Item separation and item separation reliability were examined next (see Table 9). The item separation index indicates how well the scale separates the items along the ability continuum. The item separation index was 8.81 and 15.26 for the final physical and mental health Rasch models, respectively. A high item separation index (2.0 or greater) indicates adequate discrimination by the items. The item separation reliability indicates the capability to replicate item placement within measurement error for another sample. The item separation reliability was. 99 and 1.00 for the final physical and mental health Rasch models, respectively. An item separation reliability close to 1.00 indicates a high degree of confidence for items [7].
The persons’ HRQOL was estimated for each domain during the Rasch calibration process in logits, where a higher logit value indicated a greater (positive) level of HRQOL. Table 10 displays descriptive statistics for the person-level HRQOL trait (θ). The mean (SD) level of persons’ physical HRQOL was 2.21 (1.61). The range of persons’ physical HRQOL was from -1.72 to 5.21, indicating a large spread of physical HRQOL. Participant HRQOL was consistent across gender and age. The overall person fit was examined by evaluating the percentage of persons with acceptable fit criteria. Of the total sample, 545 (86%) ability estimates were well fit. Person separation was 2.27, which indicates that people were well spread along the physical HRQOL continuum. The person separation reliability was .84, which indicates an acceptable degree of confidence in replicating person placement within measurement error. The mean (SD) level of persons’ mental HRQOL was 1.46 (1.77). The range of persons’ mental HRQOL was from -3.50 to 6.78, indicating a large spread of mental HRQOL. Of the total sample, 533 (84%) ability estimates were well fit. Person separation was 2.27, which indicates acceptable spread along the mental HRQOL continuum. The person separation reliability was .84, which was acceptable.
Table 11 contains results of the convergent validity evidence for the physical and mental HRQOL person scores resulting from the Rasch analyses. Overall, the physical health scores were moderately correlated (rs = -.53) with the CDC’s Healthy Days Index. Analysis by gender and age for the physical health scores showed similar results with correlations ranging from -.44 to -.59. For mental health, person scores were strongly correlated (rs = -.73) with the CDC’s Healthy Days Index. Analysis by gender and age for the mental health scores showed similar results with correlations ranging from -.66 to -.78.
Table 12 contains results of the construct validity evidence for the physical and mental HRQOL person scores.
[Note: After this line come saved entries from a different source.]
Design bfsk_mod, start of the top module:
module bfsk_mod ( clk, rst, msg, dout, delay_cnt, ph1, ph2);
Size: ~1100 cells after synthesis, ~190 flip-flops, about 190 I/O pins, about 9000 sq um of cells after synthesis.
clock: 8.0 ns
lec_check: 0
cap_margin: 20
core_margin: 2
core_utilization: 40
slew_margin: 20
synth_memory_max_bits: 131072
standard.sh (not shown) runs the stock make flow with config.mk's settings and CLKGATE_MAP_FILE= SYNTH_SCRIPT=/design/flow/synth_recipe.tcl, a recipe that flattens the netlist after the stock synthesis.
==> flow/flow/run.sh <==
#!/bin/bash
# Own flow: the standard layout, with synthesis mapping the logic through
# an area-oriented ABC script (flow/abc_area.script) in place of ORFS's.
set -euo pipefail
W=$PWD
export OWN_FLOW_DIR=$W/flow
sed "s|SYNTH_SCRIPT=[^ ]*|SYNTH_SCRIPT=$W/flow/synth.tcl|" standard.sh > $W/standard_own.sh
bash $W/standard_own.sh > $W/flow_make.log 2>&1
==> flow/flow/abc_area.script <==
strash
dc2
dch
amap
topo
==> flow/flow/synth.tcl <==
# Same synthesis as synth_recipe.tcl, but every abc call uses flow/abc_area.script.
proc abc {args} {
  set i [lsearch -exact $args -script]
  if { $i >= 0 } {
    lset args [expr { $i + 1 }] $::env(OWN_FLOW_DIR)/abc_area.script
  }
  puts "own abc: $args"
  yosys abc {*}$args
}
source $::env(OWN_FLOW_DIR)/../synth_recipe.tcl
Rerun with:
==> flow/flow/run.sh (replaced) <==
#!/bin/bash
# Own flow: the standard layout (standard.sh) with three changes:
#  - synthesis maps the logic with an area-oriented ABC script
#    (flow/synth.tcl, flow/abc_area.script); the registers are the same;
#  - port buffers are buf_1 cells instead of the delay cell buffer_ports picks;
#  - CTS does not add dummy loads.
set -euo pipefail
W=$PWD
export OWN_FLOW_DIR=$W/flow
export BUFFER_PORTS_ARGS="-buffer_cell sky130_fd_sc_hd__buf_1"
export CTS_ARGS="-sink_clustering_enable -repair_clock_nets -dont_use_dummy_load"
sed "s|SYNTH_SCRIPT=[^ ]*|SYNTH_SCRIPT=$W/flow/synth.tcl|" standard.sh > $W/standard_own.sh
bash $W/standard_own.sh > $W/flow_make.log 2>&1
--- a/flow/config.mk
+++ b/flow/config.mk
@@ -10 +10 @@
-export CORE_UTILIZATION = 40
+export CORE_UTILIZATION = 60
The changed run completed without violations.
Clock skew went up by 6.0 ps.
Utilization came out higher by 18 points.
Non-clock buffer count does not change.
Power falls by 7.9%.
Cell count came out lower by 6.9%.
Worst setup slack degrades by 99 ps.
This is an optimization exercise on Yosys and OpenROAD, whose aim is small area, not a production implementation. The RTL was checked by simulation tests, not by an equivalence proof against the original design.

<file path="config.mk">
export PLATFORM = sky130hd
export DESIGN_NAME = top_servo
export DESIGN_NICKNAME = top_servo
export VERILOG_FILES = /design/flow/design.v
export SDC_FILE = /design/flow/constraint.sdc
export NUM_CORES = 4
export LEC_CHECK = 0
export CAP_MARGIN = 20
export CORE_MARGIN = 2
export CORE_UTILIZATION = 60
export SLEW_MARGIN = 20
export SYNTH_HIERARCHICAL = 1
</file>
<file path="constraint.sdc">
create_clock -name core_clock -period 20.0 [get_ports {clk}]
set_input_delay 4.0000 -clock core_clock [delete_from_list [all_inputs] [get_ports {clk}]]
set_output_delay 4.0000 -clock core_clock [all_outputs]
set_load 0.01 [all_outputs]
</file>
<file path="design.v">
module fa (
	input  logic a,
	input  logic b,
	input  logic c,
	output logic s,
	output logic co
);
	assign s  = a ^ b ^ c;
	assign co = (a & b) | (a & c) | (b & c);
endmodule
module ha (
	input  logic a,
	input  logic b,
	output logic s,
	output logic co
);
	assign s  = a ^ b;
	assign co = a & b;
endmodule
module top_servo(
	input logic clk,
	input logic rst_n,
	input logic [11:0] target_pos,
	input logic [11:0] measured_pos,
	input logic [11:0] measured_current,
	output logic pwm_out,
	output logic [17:0] duty,
	output logic current_high
);
	wire [11:0] gtob_out = target_pos;
	wire [11:0] position_b_out = measured_pos;
	wire [11:0] current_b_out = measured_current;
	logic [16:0] duty_n;
	localparam [11:0] CURRENT_MAX = 12'd2500;
	localparam [19:0] LFSR_X = 20'hc1546;
	localparam logic [31:0] ACC0 = 32'hfff9a502;    
	logic [12:0] x1, x2, x3, x4;
	logic [31:0] acc;
	logic [12:0] xin;
	logic [12:0] cx;
	assign xin[0] = gtob_out[0] ^ position_b_out[0];
	assign cx[1]  = gtob_out[0] | ~position_b_out[0];
	for (genvar i = 1; i < 12; i++) begin : g_xin
		fa u (.a(gtob_out[i]), .b(~position_b_out[i]), .c(cx[i]), .s(xin[i]), .co(cx[i+1]));
	end
	assign xin[12] = ~cx[12];
	wire [12:0] x2u = {~x2[12], x2[11:0]};
	wire [12:0] x3u = {~x3[12], x3[11:0]};
	wire [12:0] x4n = {x4[12], ~x4[11:0]};
	logic [13:0] p;
	logic [13:0] cp;
	ha u_p0 (.a(x3u[0]), .b(x4n[0]), .s(p[0]), .co(cp[1]));
	for (genvar i = 1; i < 13; i++) begin : g_p
		fa u (.a(x3u[i]), .b(x4n[i]), .c(cp[i]), .s(p[i]), .co(cp[i+1]));
	end
	assign p[13] = cp[13];
	logic [15:0] r;
	logic [15:0] cr;
	assign r[1:0] = x2u[1:0];
	ha u_r2 (.a(x2u[2]), .b(x2u[0]), .s(r[2]), .co(cr[3]));
	for (genvar i = 3; i < 13; i++) begin : g_r
		fa u (.a(x2u[i]), .b(x2u[i-2]), .c(cr[i]), .s(r[i]), .co(cr[i+1]));
	end
	ha u_r13 (.a(x2u[11]), .b(cr[13]), .s(r[13]), .co(cr[14]));
	ha u_r14 (.a(x2u[12]), .b(cr[14]), .s(r[14]), .co(cr[15]));
	assign r[15] = cr[15];
	logic [16:0] yu;
	logic [16:0] cy;
	assign yu[0] = p[0];
	ha u_y1 (.a(p[1]), .b(r[0]), .s(yu[1]), .co(cy[2]));
	for (genvar i = 2; i < 14; i++) begin : g_y
		fa u (.a(p[i]), .b(r[i-1]), .c(cy[i]), .s(yu[i]), .co(cy[i+1]));
	end
	ha u_y14 (.a(r[13]), .b(cy[14]), .s(yu[14]), .co(cy[15]));
	ha u_y15 (.a(r[14]), .b(cy[15]), .s(yu[15]), .co(cy[16]));
	assign yu[16] = r[15] ^ cy[16];
	logic [18:0] q;
	logic [18:0] cq;
	assign q[1:0] = yu[1:0];
	ha u_q2 (.a(yu[2]), .b(yu[0]), .s(q[2]), .co(cq[3]));
	for (genvar i = 3; i < 17; i++) begin : g_q
		fa u (.a(yu[i]), .b(yu[i-2]), .c(cq[i]), .s(q[i]), .co(cq[i+1]));
	end
	ha u_q17 (.a(yu[15]), .b(cq[17]), .s(q[17]), .co(cq[18]));
	assign q[18] = yu[16] ^ cq[18];
	logic [19:0] ctl;
	logic [20:0] cc;
	assign ctl[0] = acc[0];
	ha u_c1 (.a(acc[1]), .b(q[0]), .s(ctl[1]), .co(cc[2]));
	for (genvar i = 2; i < 20; i++) begin : g_c
		fa u (.a(acc[i]), .b(q[i-1]), .c(cc[i]), .s(ctl[i]), .co(cc[i+1]));
	end
	wire hi_ones = &acc[30:20];
	wire hi_zero = cc[20] ? (hi_ones & acc[31]) : ~|acc[31:20];
	wire neg     = acc[31] ^ (cc[20] & hi_ones);
	wire mid     = hi_zero & ~|ctl[19:17];      
	wire hi = ~neg & (~mid | (ctl[16:0] > 17'd100000));
	wire lo = neg | (mid & (ctl[16:0] < 17'd50000));
	logic [31:0] acc_sum;
	logic [31:0] ca;
	ha u_a0 (.a(acc[0]), .b(x2[0]), .s(acc_sum[0]), .co(ca[1]));
	for (genvar i = 1; i < 31; i++) begin : g_a
		fa u (.a(acc[i]), .b(x2[i < 13 ? i : 12]), .c(ca[i]), .s(acc_sum[i]), .co(ca[i+1]));
	end
	assign acc_sum[31] = acc[31] ^ x2[12] ^ ca[31];
	wire first = duty_n[16] & duty_n[15];
	always_ff @(posedge clk or negedge rst_n) begin
		if (!rst_n) begin
			x1 <= '0;
			x2 <= '0;
			x3 <= '0;
			x4 <= '0;
			acc <= ACC0;
			duty_n <= '1;
		end else begin
			x1 <= xin;
			x2 <= x1;
			x3 <= x2;
			x4 <= x3;
			acc <= acc_sum;
			if (first || lo)
				duty_n <= ~17'd50000;
			else if (hi)
				duty_n <= ~17'd100000;
			else
				duty_n <= ~ctl[16:0];
		end
	end
	localparam logic [19:0] POL = 20'h55555;    
	logic [19:0] st;
	wire  [19:0] lfsr = st ^ POL;
	wire over = current_b_out > CURRENT_MAX;
	wire low_ones = &lfsr[18:0];
	wire fb = ~(lfsr[19] ^ lfsr[16]) | low_ones;
	wire [19:0] lfsr_next = over ? {lfsr[18:0], fb} : LFSR_X;
	always_ff @(posedge clk or negedge rst_n) begin
		if (!rst_n)
			st <= LFSR_X ^ POL;
		else
			st <= lfsr_next ^ POL;
	end
	assign current_high = low_ones & lfsr[19];
	logic [19:0] counter;
	logic [19:0] inc;
	logic [20:0] c;
	logic [17:0] b;
	assign inc[0] = ~counter[0];
	assign c[1] = counter[0];
	for (genvar i = 1; i < 20; i++) begin : g_inc
		ha u (.a(counter[i]), .b(c[i]), .s(inc[i]), .co(c[i+1]));
	end
	wire wrap = &{counter[19:16], counter[14], counter[9], c[6]};
	localparam logic [19:0] WRAP_INC = 20'd1000000;
	always_ff @(posedge clk or negedge rst_n) begin
		if (!rst_n)
			counter <= '0;
		else
			counter <= inc & ~({20{wrap}} & WRAP_INC);
	end
	wire [16:0] dutyp = ~duty_n;
	assign b[0] = 1'b0;
	for (genvar i = 0; i < 17; i++) begin : g_cmp
		assign b[i+1] = (~counter[i] & dutyp[i]) | (~counter[i] & b[i]) | (dutyp[i] & b[i]);
	end
	assign pwm_out = ~current_high & ~|counter[19:17] & b[17];
	assign duty = {1'b0, ~(duty_n | {17{current_high}})};
endmodule
</file>
<file path="flow/run.sh">
#!/bin/bash
# Layout flow: the standard ORFS flow (standard.sh) with these changes:
#  - after the standard synthesis, the combinational glue logic (everything
#    but the flip-flops, full-adder cells and tie cells) is re-mapped by Yosys/ABC
#    with an area-oriented script (flow/remap.ys, flow/remap.abc); registers
#    keep their names and cell types. The ABC script is run with random seeds
#    1..8 and the netlist with the smallest cell area is kept (first seed on
#    a tie), so the result is deterministic.
#  - port buffers are buf_1 cells instead of the default pick
#  - clock tree synthesis uses clkbuf_4 leaves under a clkbuf_8 root, in
#    clusters of at most 10 sinks, and inserts no dummy balancing loads
# Logs in the work folder: synth.log (standard synthesis), remap_<seed>.log
# (the re-mappings), standard.log (the rest of the flow); each ORFS step also
# keeps its own log under orfs/logs/.
set -euo pipefail
export BUFFER_PORTS_ARGS="-buffer_cell sky130_fd_sc_hd__buf_1"
export CTS_ARGS="-sink_clustering_enable -repair_clock_nets -dont_use_dummy_load -buf_list sky130_fd_sc_hd__clkbuf_4 -root_buf sky130_fd_sc_hd__clkbuf_8 -sink_clustering_size 10"

R=orfs/results/${FLOW_PLATFORM}/top_servo/base
LIB=${FLOW_HOME}/platforms/${FLOW_PLATFORM}/lib/sky130_fd_sc_hd__tt_025C_1v80.lib
YOSYS=$(command -v yosys || true)
[[ -n "$YOSYS" ]] || YOSYS=${FLOW_HOME}/../tools/install/yosys/bin/yosys

bash standard.sh synth > synth.log 2>&1

cp "$R/1_2_yosys.v" "$R/1_2_yosys_standard.v"
mkdir -p remap
best=""
best_area=""
for seed in 1 2 3 4 5 6 7 8; do
  sed -e "s|SEED|$seed|" flow/remap.abc > remap/remap_$seed.abc
  sed -e "s|LIBFILE|$LIB|g" -e "s|INFILE|$R/1_2_yosys_standard.v|" \
      -e "s|OUTFILE|remap/netlist_$seed.v|" -e "s|ABCSCRIPT|$PWD/remap/remap_$seed.abc|" \
      -e "s|remap_check.txt|remap/check_$seed.txt|" -e "s|remap_stat.txt|remap/stat_$seed.txt|" \
      flow/remap.ys > remap/remap_$seed.ys
  if "$YOSYS" -s remap/remap_$seed.ys > remap_$seed.log 2>&1; then
    area=$(awk '/Chip area for module/ {print $NF}' remap/stat_$seed.txt | tail -1)
    if [[ -n "$area" ]] && { [[ -z "$best" ]] || awk -v a="$area" -v b="$best_area" 'BEGIN{exit !(a < b)}'; }; then
      best=$seed
      best_area=$area
    fi
  fi
done
echo "remap: seed $best, area $best_area" > remap_choice.txt
if [[ -n "$best" ]]; then
  cp "remap/netlist_$best.v" "$R/1_2_yosys.v"
  rm -f "$R/1_synth.odb" "$R/1_synth.sdc"
fi

bash standard.sh > standard.log 2>&1
</file>
<file path="flow/remap.abc">
&get -n
&deepsyn -J 50 -S SEED
&dch -f
&nf -p -R 1000
&put
topo
</file>
<file path="flow/remap.ys">
# Re-map the combinational glue of the standard synthesis netlist with an
# area-oriented ABC script. Flip-flops, full-adder cells and tie cells stay as
# they are (black boxes), so every register keeps its name and cell type; half
# adders are re-mapped with the rest.
# run.sh fills in LIBFILE, INFILE, OUTFILE and ABCSCRIPT.
read_liberty -overwrite -ignore_miss_func LIBFILE
blackbox sky130_fd_sc_hd__fa_* sky130_fd_sc_hd__df* sky130_fd_sc_hd__conb_*
read_verilog -overwrite INFILE
hierarchy -top top_servo
flatten -noscopeinfo
rename -hide w:_*_.*
opt_clean -purge
abc -liberty LIBFILE -dont_use *probe* -dont_use *lpflow* -script ABCSCRIPT
read_liberty -lib -overwrite LIBFILE
opt_clean -purge
hilomap -singleton -hicell sky130_fd_sc_hd__conb_1 HI -locell sky130_fd_sc_hd__conb_1 LO
splitnets
opt_clean -purge
insbuf -buf sky130_fd_sc_hd__buf_4 A X
opt_clean -purge
tee -o remap_check.txt check -assert
tee -o remap_stat.txt stat -liberty LIBFILE
write_verilog -noattr -noexpr -nohex -nodec OUTFILE
</file>
<file path="standard.sh">
#!/bin/bash
# synth_recipe.tcl (not shown) runs the flow's synth.tcl, then flattens the netlist and writes it again
# the make line also repeats each setting of config.mk as NAME=value (left out here)
make -C /OpenROAD-flow-scripts/flow DESIGN_CONFIG=/design/flow/config.mk WORK_HOME=/design/flow/orfs CLKGATE_MAP_FILE= SYNTH_SCRIPT=/design/flow/synth_recipe.tcl "${@:-finish}"
</file>
==> results by group, run 1 <==
Run status
  – Outcome: complete, no violations

Global route
  – Global Route Usage Sum: 0.1880
  – Initial antenna violation count: 0
  – Vias in the first global route: 4,011
  – Largest net degree at the start of global routing: 84
  – First-pass GRT wire length: 18,260 um
  – Global route overflow: 0

Clocking
  – CTS tree: built
  – Skew-Pair Late Insertion Delay: 0.41 ns
  – H-tree Lvls: 4
  – CTS clk-pin slew, worst paths: 0.11 ns
  – Clock Path Buffers: 2
  – Post-cts sizing count: 0
  – CTS Root Buffer Type: clkbuf_8
  – Total CTS buffers: 17
  – TritonCTS Sinks: 141
  – Post-CTS Setup Bufs: 0
  – CTS Hold Bufs: 0

Routing
  – DR WL/cell: 14.56 um
  – Antenna violation net count after detailed routing: 0
  – Drt drc: 0
  – 1st-pass router iterations: 4
  – Vias post-DR: 3,664
  – Routed WL: 9991 um
  – DR iter-0 viols: 157
  – DR vias/cell: 5.341

Timing
  – Crit share post-route: 0.6333
  – Unrepaired setup endpoints after global routing: no
  – Max-slew violations: 0
  – # setup viols final: 0
  – Hold_ws: 0.3523 ns
  – Slew headroom: 0.3838
  – Worst-margin pin slew: 0.9237 ns
  – Hold Vio Cnt, Final: 0
  – Worst Skew: 0.02456 ns
  – Final Critical Period: 12.67 ns
  – Max frequency: 78.95 MHz
  – Setup TNS: 0 ns

Yosys
  – Post-synthesis cell count: 467
  – Post-Syn Area: 6920 sq um
  – Avg Synthesized Cell Area: 14.82 sq um
  – Post-synth net total: 612
  – Yosys warns: 7

Worst setup path
  – Family with the most delay on the worst path: adder cells
  – Slowest stage cell on the critical path: dfrtp_1
  – CP Capture Type: flip-flop
  – CP Class: flip-flop to flip-flop
  – Crit-path max cell delay: 0.45 ns
  – Critical Path AT: 12.99 ns
  – Crit path buffers/inverters: 0
  – CP required: 20.32 ns
  – Crit path max fanout: 7
  – Crit path top cell by count: fa_1
  – Crit path launch type: flip-flop

Final layout
  – Layout cells sized above 1: 0.1179
  – Final Util: 0.6601
  – Nets: 690
  – Fin cells: 686
  – Fillcell total: 831
  – Area added between synthesis and finish: 7.991%
  – Ant diodes: 0

Place
  – GPL Wtd Cong: 0.8011
  – Hpwl dp: 7960 um
  – Port Buf Inserts: 56
  – Cells after DPL: 669

Floorplanning
  – Core area: 11,320 sq um
  – Rows: 39
  – Total I/O pin count: 58
  – Initial Utilization: 0.6113
  – Die ar.: 12,410 sq um
  – Die height: 111.4 um
  – Die Span X: 111.4 um

Run
  – Maxcap violations: 0

Hold path
  – Worst Hold Class: flip-flop to flip-flop
[metal layers]
layer / GRT usage / wire length [um]
met3: 0.05498 / 463
met5: 0 / 0
met1: 0.2667 / 4525
met2: 0.2886 / 4881
met4: 0.06255 / 121
[through the flow]
stage	cell area [sq um]	setup slack, ns
finish	7473	7.333
global route	7473	6.829
floorplan	6920	7.819
detailed placement	7336	7.369
global placement	7336	7.563
CTS	7470	7.295
[sequential cells by signal, summed over array words and instances, names as in the netlist]
signal   count
acc         32
counter     20
st          20
duty_n      17
x1          13
x2          13
x3          13
x4          13
[cell type report]
class,count,area (sq um),area share
well taps,143,178.9,0.02394
flip-flops and latches,141,3581,0.4792
clock buffers,17,133.9,0.01791
multi-input cells,298,3231,0.4323
repair buffers,60,247.7,0.03315
inverters,27,101.3,0.01356
[layout by cell type (no fill, tap or decap), drive strengths merged, types with 6 or more instances in the layout]
master  instances
fa            107
dfrtp          99
buf            59
nor2           54
dfstp          42
clkinv         27
clkbuf         18
a21oi          15
nand2          13
xnor2          11
xor2            8
nor3            7
and2            7
o21ai           7
o22ai           7
nand4           6
nand2b          6
nor2b           6
[path summary, 6_finish.rpt]
kind                            start          to  slack, ns  cells past startpoint
worst max-delay path            x2[0]     acc[31]       7.33                     32
worst min-delay path            x1[8]       x2[8]       0.35                      0
worst max register to register  x2[0]     acc[31]       7.33                     32
worst min register to register  x1[8]       x2[8]       0.35                      0
max in group asynchronous       rst_n     acc[14]      15.12                      2
min in group asynchronous       rst_n  counter[3]       3.69                      1
==> run 2, diff against run 1 <==
--- a/flow/run.sh
+++ b/flow/run.sh
@@ -7,14 +7,14 @@
 #    1..8 and the netlist with the smallest cell area is kept (first seed on
 #    a tie), so the result is deterministic.
 #  - port buffers are buf_1 cells instead of the default pick
-#  - clock tree synthesis uses clkbuf_4 leaves under a clkbuf_8 root, in
+#  - clock tree synthesis uses clkbuf_4 buffers (root and leaves), in
 #    clusters of at most 10 sinks, and inserts no dummy balancing loads
 # Logs in the work folder: synth.log (standard synthesis), remap_<seed>.log
 # (the re-mappings), standard.log (the rest of the flow); each ORFS step also
 # keeps its own log under orfs/logs/.
 set -euo pipefail
 export BUFFER_PORTS_ARGS="-buffer_cell sky130_fd_sc_hd__buf_1"
-export CTS_ARGS="-sink_clustering_enable -repair_clock_nets -dont_use_dummy_load -buf_list sky130_fd_sc_hd__clkbuf_4 -root_buf sky130_fd_sc_hd__clkbuf_8 -sink_clustering_size 10"
+export CTS_ARGS="-sink_clustering_enable -repair_clock_nets -dont_use_dummy_load -buf_list sky130_fd_sc_hd__clkbuf_4 -root_buf sky130_fd_sc_hd__clkbuf_4 -sink_clustering_size 10"
 
 R=orfs/results/${FLOW_PLATFORM}/top_servo/base
 LIB=${FLOW_HOME}/platforms/${FLOW_PLATFORM}/lib/sky130_fd_sc_hd__tt_025C_1v80.lib
--- a/config.mk
+++ b/config.mk
@@ -7,6 +7,6 @@
 export LEC_CHECK = 0
 export CAP_MARGIN = 20
 export CORE_MARGIN = 2
-export CORE_UTILIZATION = 60
+export CORE_UTILIZATION = 70
 export SLEW_MARGIN = 20
 export SYNTH_HIERARCHICAL = 1
==> results by group, run 2 <==
Global route
  – Largest net degree at the start of global routing: 83 (-1.2%)
  – Global route overflow: 0 (unchanged)
  – Global Route Usage Sum: 0.2384 (+0.05049)
  – Initial antenna violation count: 0 (unchanged)
  – Vias in the first global route: 3,991 (-0.50%)
  – First-pass GRT wire length: 18,540 um (+1.5%)

Yosys
  – Avg Synthesized Cell Area: 14.82 sq um (unchanged)
  – Post-synthesis cell count: 467 (unchanged)
  – Post-synth net total: 612 (unchanged)
  – Post-Syn Area: 6920 sq um (unchanged)
  – Yosys warns: 7 (unchanged)

Final layout
  – Biggest regs: acc: 32 flops, counter: 20 flops, st: 20 flops
  – Commonest cells after routing, fill and taps aside: 107 x fa_1, 99 x dfrtp_1, 55 x buf_1, 54 x nor2_1, 42 x dfstp_2
  – Ant diodes: 0 (unchanged)
  – Multi-input gate area: 3231 sq um (unchanged)
  – Final Util: 0.7714 (+0.1113)
  – Most common cell after layout, fill and taps aside: fa_1
  – Reg area: 3581 sq um (unchanged)
  – Max reg flops: 32 (unchanged)
  – Area added between synthesis and finish: 7.955% (about the same)
  – Biggest register: acc
  – Fin cells: 676 (-1.5%)
  – Layout cells sized above 1: 0.1179 (unchanged)
  – Fillcell total: 609 (-27%)
  – Nets: 690 (unchanged)

Place
  – Cells after DPL: 658 (-1.6%)
  – Hpwl dp: 8479 um (+6.5%)
  – GPL Wtd Cong: 0.8037 (+0.32%)
  – Port Buf Inserts: 56 (unchanged)

Worst setup path
  – Worst Reg-to-Reg Cells: 32 (unchanged)
  – Crit path launch type: flip-flop
  – CP Capture Type: flip-flop
  – Reg2reg end: acc[31]
  – Slowest stage cell on the critical path: dfrtp_1
  – Crit path max fanout: 7 (unchanged)
  – Reg2reg start: x2[0]
  – CP required: 20.44 ns (+0.12 ns)
  – R2r setup slk: 7.23 ns (-0.11 ns)
  – Crit path top cell by count: fa_1
  – Crit-path max cell delay: 0.44 ns (about the same)
  – Critical Path AT: 13.21 ns (+0.22 ns)
  – CP Class: flip-flop to flip-flop

Routing
  – Drt drc: 0 (unchanged)
  – DR vias/cell: 5.541 (+3.8%)
  – Antenna violation net count after detailed routing: 0 (unchanged)
  – 1st-pass router iterations: 4 (unchanged)
  – DR iter-0 viols: 133 (-15%)
  – DR WL/cell: 15.86 um (+8.9%)
  – Vias post-DR: 3,746 (+2.2%)
  – Routed WL: 10,720 um (+7.3%)

Floorplanning
  – Die height: 103.4 um (-7.2%)
  – Core area: 9684 sq um (-14%)
  – Die Span X: 103.4 um (-7.2%)
  – Rows: 36 (-7.7%)
  – Initial Utilization: 0.7146 (+0.1033)
  – Total I/O pin count: 58 (unchanged)
  – Die ar.: 10,700 sq um (-14%)

Hold path
  – Hold Crit Depth: 0 (unchanged)
  – WHS Endpoint: x2[3]
  – Worst Hold Class: flip-flop to flip-flop
  – Min-delay src: x1[3]

Clocking
  – Total CTS buffers: 17 (unchanged)
  – TritonCTS Sinks: 141 (unchanged)
  – Post-CTS Setup Bufs: 0 (unchanged)
  – CTS Root Buffer Type: clkbuf_4
  – Skew-Pair Late Insertion Delay: 0.52 ns (+0.11 ns)
  – Clock Path Buffers: 2 (unchanged)
  – Post-cts sizing count: 0 (unchanged)
  – H-tree Lvls: 4 (unchanged)
  – CTS clk-pin slew, worst paths: 0.10 ns (about the same)
  – CTS tree: built
  – CTS Hold Bufs: 0 (unchanged)

Run
  – Maxcap violations: 0 (unchanged)

Run status
  – Outcome: complete, no violations

Timing
  – Hold_ws: 0.3447 ns (-0.007615 ns)
  – # setup viols final: 0 (unchanged)
  – Worst-margin pin slew: 0.9177 ns (-0.005960 ns)
  – Worst Skew: 0.03551 ns (+0.01095 ns)
  – Hold Vio Cnt, Final: 0 (unchanged)
  – Max-slew violations: 0 (unchanged)
  – Max frequency: 78.29 MHz (-0.83%)
  – Setup TNS: 0 ns (unchanged)
  – Final Critical Period: 12.77 ns (+0.1064 ns)
  – Slew headroom: 0.3878 (+0.003976)
  – Crit share post-route: 0.6387 (+0.005319)
  – Unrepaired setup endpoints after global routing: no
==> run 2: metal layers <==
layer | track usage | wire (um)
met5 | 0 | 0
met4 | 0.08502 | 184
met3 | 0.07527 | 539
met2 | 0.3777 | 5453
met1 | 0.3207 | 4544
==> run 2: cell type report <==
class,instances,area share
flip-flops and latches,141,0.4793
multi-input cells,298,0.4324
repair buffers,60,0.03534
well taps,133,0.02227
inverters,27,0.01357
clock buffers,17,0.01708
==> run 2: worst max-delay path by stage <==
stage,end,cells after the start,startpoint,slack [ns]
after global placement,acc[31],32,x2[0],7.59
after detailed placement,acc[31],32,x2[0],7.22
final,acc[31],32,x2[0],7.23
after floorplan,acc[31],32,x2[0],7.82
after global routing,acc[31],32,x2[0],6.81
after CTS,acc[31],32,x2[0],7.20
==> run 2: critical path: cells and delay by family, from the launching register on <==
| family | cells | cell delay, ns |
|---|---|---|
| adders and majority gates | 30 | 11.92 |
| DFF | 1 | 0.44 |
| and+or+nand+nor | 1 | 0.20 |
| xor gates and xnor gates | 1 | 0.16 |
==> run 2: through the flow <==
stage / worst slack [ns] / area (sq um)
2_1_floorplan: 7.819 / 6920
3_3_place_gp: 7.591 / 7316
3_5_place_dp: 7.222 / 7316
4_1_cts: 7.204 / 7443
5_1_grt: 6.805 / 7471
6_report: 7.227 / 7471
Dichotomous groups were compared (by ANCOVA) with known differences in HRQOL. For physical health, HRQOL person scores were significantly greater for those participants who were not obese, non-smokers, did not have an illness, did engage in vigorous activity, did engage in moderate activity, did engage in strength training exercises, did not have hypertension, did not have high blood cholesterol, and did not have diabetes (all p’s < .01). For mental health, HRQOL person scores were also significantly greater for those participants who were not obese, non-smokers, did not have an illness, did engage in vigorous activity, did engage in moderate activity, did engage in strength training exercises, did not have hypertension, did not have high blood cholesterol, and did not have diabetes (all p’s < .01).

4. Discussion
The purpose of this study was to separately evaluate the two HRQOL domains (physical and mental) of the SF-36 assessment using the Rasch model. The initial stages of the analysis evaluated the category functioning of each item. Using four criteria per item, it was found that majority of the total criteria were met for the physical health domain and all of the total criteria were met for the mental health domain. Despite the high percentage of validity evidence in the physical domain, eight items were flagged for disordered thresholds. The issue of ordered thresholds is an important item category characteristic. Order in the thresholds indicates that persons responding to higher levels (or lower levels) of a categorical scale in fact posses higher levels (or lower levels) of the trait being assessed. When thresholds are disordered, it is possible that some categories in the scale are unnecessary and/or redundant [16].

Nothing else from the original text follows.